◆ To do: Scan the records below for the line with "[power_and_ir_drop]" and the line with "## cell families after synthesis". Repeat those two lines and every line between them exactly, and nothing else.

[Saved entries]

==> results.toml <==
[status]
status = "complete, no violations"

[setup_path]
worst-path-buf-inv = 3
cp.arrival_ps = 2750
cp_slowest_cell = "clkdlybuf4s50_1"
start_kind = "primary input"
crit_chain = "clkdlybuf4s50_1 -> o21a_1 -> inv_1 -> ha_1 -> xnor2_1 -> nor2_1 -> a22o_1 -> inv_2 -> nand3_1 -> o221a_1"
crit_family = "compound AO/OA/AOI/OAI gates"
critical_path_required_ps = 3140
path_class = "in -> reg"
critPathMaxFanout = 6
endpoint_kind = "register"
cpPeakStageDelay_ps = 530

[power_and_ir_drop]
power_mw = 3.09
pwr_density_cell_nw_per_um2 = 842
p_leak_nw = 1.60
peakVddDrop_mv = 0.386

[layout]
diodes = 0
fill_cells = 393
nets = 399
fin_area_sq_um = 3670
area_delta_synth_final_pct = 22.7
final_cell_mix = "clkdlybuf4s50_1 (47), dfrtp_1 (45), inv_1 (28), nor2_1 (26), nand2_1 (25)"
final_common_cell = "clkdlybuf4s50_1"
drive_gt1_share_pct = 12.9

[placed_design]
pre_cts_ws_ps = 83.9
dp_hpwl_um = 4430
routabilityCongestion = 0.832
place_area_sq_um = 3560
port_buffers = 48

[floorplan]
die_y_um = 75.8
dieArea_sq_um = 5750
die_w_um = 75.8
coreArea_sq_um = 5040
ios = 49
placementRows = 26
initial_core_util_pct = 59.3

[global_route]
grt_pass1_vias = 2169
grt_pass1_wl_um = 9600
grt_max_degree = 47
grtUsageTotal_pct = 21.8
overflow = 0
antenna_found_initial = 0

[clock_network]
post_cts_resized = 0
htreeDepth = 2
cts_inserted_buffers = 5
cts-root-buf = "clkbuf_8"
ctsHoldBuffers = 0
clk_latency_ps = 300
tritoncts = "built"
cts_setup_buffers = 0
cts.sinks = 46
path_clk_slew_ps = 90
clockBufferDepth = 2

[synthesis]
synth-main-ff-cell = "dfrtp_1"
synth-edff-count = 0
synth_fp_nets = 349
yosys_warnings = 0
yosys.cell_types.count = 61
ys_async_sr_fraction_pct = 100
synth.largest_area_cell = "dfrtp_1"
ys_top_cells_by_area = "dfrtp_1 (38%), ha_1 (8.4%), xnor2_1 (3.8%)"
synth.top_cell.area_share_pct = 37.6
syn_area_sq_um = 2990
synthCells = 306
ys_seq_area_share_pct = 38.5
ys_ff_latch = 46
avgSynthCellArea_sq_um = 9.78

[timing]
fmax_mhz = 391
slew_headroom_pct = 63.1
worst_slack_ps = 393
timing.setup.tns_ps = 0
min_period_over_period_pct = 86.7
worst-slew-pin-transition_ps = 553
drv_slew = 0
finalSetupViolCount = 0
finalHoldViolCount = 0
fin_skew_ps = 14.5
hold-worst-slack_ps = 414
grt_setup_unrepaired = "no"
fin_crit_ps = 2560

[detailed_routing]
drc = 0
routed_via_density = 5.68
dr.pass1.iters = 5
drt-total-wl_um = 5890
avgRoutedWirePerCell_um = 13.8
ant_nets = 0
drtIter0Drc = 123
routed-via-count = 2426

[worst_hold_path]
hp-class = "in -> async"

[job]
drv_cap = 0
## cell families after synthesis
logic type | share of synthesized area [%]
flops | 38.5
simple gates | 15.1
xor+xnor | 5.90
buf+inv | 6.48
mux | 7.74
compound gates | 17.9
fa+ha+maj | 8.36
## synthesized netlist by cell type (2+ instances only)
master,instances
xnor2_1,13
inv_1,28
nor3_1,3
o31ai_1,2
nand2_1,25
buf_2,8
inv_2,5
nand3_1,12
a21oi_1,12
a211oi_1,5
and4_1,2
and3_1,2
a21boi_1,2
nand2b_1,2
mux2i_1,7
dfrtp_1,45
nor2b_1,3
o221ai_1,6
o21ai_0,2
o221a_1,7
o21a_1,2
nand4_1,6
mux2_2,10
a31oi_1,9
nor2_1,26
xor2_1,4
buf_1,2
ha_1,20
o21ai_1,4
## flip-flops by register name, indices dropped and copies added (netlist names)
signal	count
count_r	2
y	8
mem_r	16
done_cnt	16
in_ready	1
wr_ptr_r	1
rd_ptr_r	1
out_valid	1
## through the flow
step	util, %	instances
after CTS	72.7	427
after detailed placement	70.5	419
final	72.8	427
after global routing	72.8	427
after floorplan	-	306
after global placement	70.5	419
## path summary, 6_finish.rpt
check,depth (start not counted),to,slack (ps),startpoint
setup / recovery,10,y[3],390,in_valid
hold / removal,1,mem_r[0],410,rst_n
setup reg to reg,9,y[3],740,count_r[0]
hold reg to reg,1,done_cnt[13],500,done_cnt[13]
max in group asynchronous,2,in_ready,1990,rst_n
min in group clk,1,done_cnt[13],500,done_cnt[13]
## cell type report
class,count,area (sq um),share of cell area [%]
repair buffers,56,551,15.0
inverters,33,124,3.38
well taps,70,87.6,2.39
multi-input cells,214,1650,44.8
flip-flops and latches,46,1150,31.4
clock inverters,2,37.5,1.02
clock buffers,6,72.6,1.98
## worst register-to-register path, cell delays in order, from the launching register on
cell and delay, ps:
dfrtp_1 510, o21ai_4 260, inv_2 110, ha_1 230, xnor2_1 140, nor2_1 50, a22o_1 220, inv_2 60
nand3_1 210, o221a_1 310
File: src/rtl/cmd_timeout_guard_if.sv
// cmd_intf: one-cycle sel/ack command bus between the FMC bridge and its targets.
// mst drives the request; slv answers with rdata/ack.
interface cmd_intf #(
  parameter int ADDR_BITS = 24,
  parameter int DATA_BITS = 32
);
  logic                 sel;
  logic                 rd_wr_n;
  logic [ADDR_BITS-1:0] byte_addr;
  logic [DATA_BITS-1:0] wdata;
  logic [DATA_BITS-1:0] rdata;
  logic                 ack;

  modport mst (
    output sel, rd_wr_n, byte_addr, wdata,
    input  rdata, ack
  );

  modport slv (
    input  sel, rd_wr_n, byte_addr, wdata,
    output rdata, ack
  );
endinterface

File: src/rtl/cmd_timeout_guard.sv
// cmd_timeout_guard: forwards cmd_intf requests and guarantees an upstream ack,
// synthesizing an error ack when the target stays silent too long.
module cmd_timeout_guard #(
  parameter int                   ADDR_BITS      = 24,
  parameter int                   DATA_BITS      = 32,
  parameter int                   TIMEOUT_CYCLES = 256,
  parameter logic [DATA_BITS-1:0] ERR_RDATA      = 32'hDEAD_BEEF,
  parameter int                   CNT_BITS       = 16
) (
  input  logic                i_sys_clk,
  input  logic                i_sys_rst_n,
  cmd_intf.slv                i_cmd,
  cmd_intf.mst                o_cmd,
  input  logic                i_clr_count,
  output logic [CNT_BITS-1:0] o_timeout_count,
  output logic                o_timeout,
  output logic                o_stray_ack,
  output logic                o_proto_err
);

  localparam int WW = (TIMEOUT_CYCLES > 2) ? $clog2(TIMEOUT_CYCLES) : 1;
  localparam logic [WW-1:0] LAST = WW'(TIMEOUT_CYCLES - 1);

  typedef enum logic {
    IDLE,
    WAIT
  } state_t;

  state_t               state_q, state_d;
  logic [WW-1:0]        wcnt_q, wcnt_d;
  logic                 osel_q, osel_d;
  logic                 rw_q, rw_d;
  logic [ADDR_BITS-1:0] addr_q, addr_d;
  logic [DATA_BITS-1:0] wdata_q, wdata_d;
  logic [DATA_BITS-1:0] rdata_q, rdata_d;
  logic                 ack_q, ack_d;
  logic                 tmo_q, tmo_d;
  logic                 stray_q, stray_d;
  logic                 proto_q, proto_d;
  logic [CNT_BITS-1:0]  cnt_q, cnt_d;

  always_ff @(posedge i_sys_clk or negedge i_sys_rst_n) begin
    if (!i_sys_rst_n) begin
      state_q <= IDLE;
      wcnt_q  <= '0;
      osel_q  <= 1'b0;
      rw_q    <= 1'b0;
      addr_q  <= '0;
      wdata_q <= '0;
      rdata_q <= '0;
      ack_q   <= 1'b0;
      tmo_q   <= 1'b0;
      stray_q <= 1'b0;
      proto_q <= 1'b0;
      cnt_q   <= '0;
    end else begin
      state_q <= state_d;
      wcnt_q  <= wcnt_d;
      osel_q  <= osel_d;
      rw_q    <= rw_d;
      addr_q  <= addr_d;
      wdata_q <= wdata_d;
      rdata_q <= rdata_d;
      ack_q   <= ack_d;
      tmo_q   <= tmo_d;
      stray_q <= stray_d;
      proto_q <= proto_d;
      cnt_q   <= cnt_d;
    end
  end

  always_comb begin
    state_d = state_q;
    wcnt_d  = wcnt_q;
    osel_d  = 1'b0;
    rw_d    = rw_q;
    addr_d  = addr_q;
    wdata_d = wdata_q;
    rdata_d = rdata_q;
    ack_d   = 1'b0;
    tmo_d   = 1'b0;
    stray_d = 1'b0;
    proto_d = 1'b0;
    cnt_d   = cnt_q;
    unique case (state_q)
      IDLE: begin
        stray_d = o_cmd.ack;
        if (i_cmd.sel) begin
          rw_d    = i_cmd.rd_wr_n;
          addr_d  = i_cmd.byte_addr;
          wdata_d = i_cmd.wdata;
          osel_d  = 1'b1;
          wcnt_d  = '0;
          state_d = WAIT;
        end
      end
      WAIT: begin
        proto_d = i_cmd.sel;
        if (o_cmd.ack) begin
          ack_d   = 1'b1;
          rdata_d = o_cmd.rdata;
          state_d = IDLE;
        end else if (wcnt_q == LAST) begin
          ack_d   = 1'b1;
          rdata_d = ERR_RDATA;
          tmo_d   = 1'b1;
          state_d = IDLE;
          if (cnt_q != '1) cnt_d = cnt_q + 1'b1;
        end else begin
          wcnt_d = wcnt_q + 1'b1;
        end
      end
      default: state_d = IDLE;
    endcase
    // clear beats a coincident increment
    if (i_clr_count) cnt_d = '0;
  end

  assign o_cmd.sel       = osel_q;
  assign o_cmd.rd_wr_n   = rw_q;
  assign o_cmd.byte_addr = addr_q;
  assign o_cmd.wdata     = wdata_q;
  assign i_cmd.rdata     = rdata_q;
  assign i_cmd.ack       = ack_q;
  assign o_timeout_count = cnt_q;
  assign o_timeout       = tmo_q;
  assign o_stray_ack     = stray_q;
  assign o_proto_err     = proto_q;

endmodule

◆ The answer:
[power_and_ir_drop]
power_mw = 3.09
pwr_density_cell_nw_per_um2 = 842
p_leak_nw = 1.60
peakVddDrop_mv = 0.386

[layout]
diodes = 0
fill_cells = 393
nets = 399
fin_area_sq_um = 3670
area_delta_synth_final_pct = 22.7
final_cell_mix = "clkdlybuf4s50_1 (47), dfrtp_1 (45), inv_1 (28), nor2_1 (26), nand2_1 (25)"
final_common_cell = "clkdlybuf4s50_1"
drive_gt1_share_pct = 12.9

[placed_design]
pre_cts_ws_ps = 83.9
dp_hpwl_um = 4430
routabilityCongestion = 0.832
place_area_sq_um = 3560
port_buffers = 48

[floorplan]
die_y_um = 75.8
dieArea_sq_um = 5750
die_w_um = 75.8
coreArea_sq_um = 5040
ios = 49
placementRows = 26
initial_core_util_pct = 59.3

[global_route]
grt_pass1_vias = 2169
grt_pass1_wl_um = 9600
grt_max_degree = 47
grtUsageTotal_pct = 21.8
overflow = 0
antenna_found_initial = 0

[clock_network]
post_cts_resized = 0
htreeDepth = 2
cts_inserted_buffers = 5
cts-root-buf = "clkbuf_8"
ctsHoldBuffers = 0
clk_latency_ps = 300
tritoncts = "built"
cts_setup_buffers = 0
cts.sinks = 46
path_clk_slew_ps = 90
clockBufferDepth = 2

[synthesis]
synth-main-ff-cell = "dfrtp_1"
synth-edff-count = 0
synth_fp_nets = 349
yosys_warnings = 0
yosys.cell_types.count = 61
ys_async_sr_fraction_pct = 100
synth.largest_area_cell = "dfrtp_1"
ys_top_cells_by_area = "dfrtp_1 (38%), ha_1 (8.4%), xnor2_1 (3.8%)"
synth.top_cell.area_share_pct = 37.6
syn_area_sq_um = 2990
synthCells = 306
ys_seq_area_share_pct = 38.5
ys_ff_latch = 46
avgSynthCellArea_sq_um = 9.78

[timing]
fmax_mhz = 391
slew_headroom_pct = 63.1
worst_slack_ps = 393
timing.setup.tns_ps = 0
min_period_over_period_pct = 86.7
worst-slew-pin-transition_ps = 553
drv_slew = 0
finalSetupViolCount = 0
finalHoldViolCount = 0
fin_skew_ps = 14.5
hold-worst-slack_ps = 414
grt_setup_unrepaired = "no"
fin_crit_ps = 2560

[detailed_routing]
drc = 0
routed_via_density = 5.68
dr.pass1.iters = 5
drt-total-wl_um = 5890
avgRoutedWirePerCell_um = 13.8
ant_nets = 0
drtIter0Drc = 123
routed-via-count = 2426

[worst_hold_path]
hp-class = "in -> async"

[job]
drv_cap = 0
## cell families after synthesis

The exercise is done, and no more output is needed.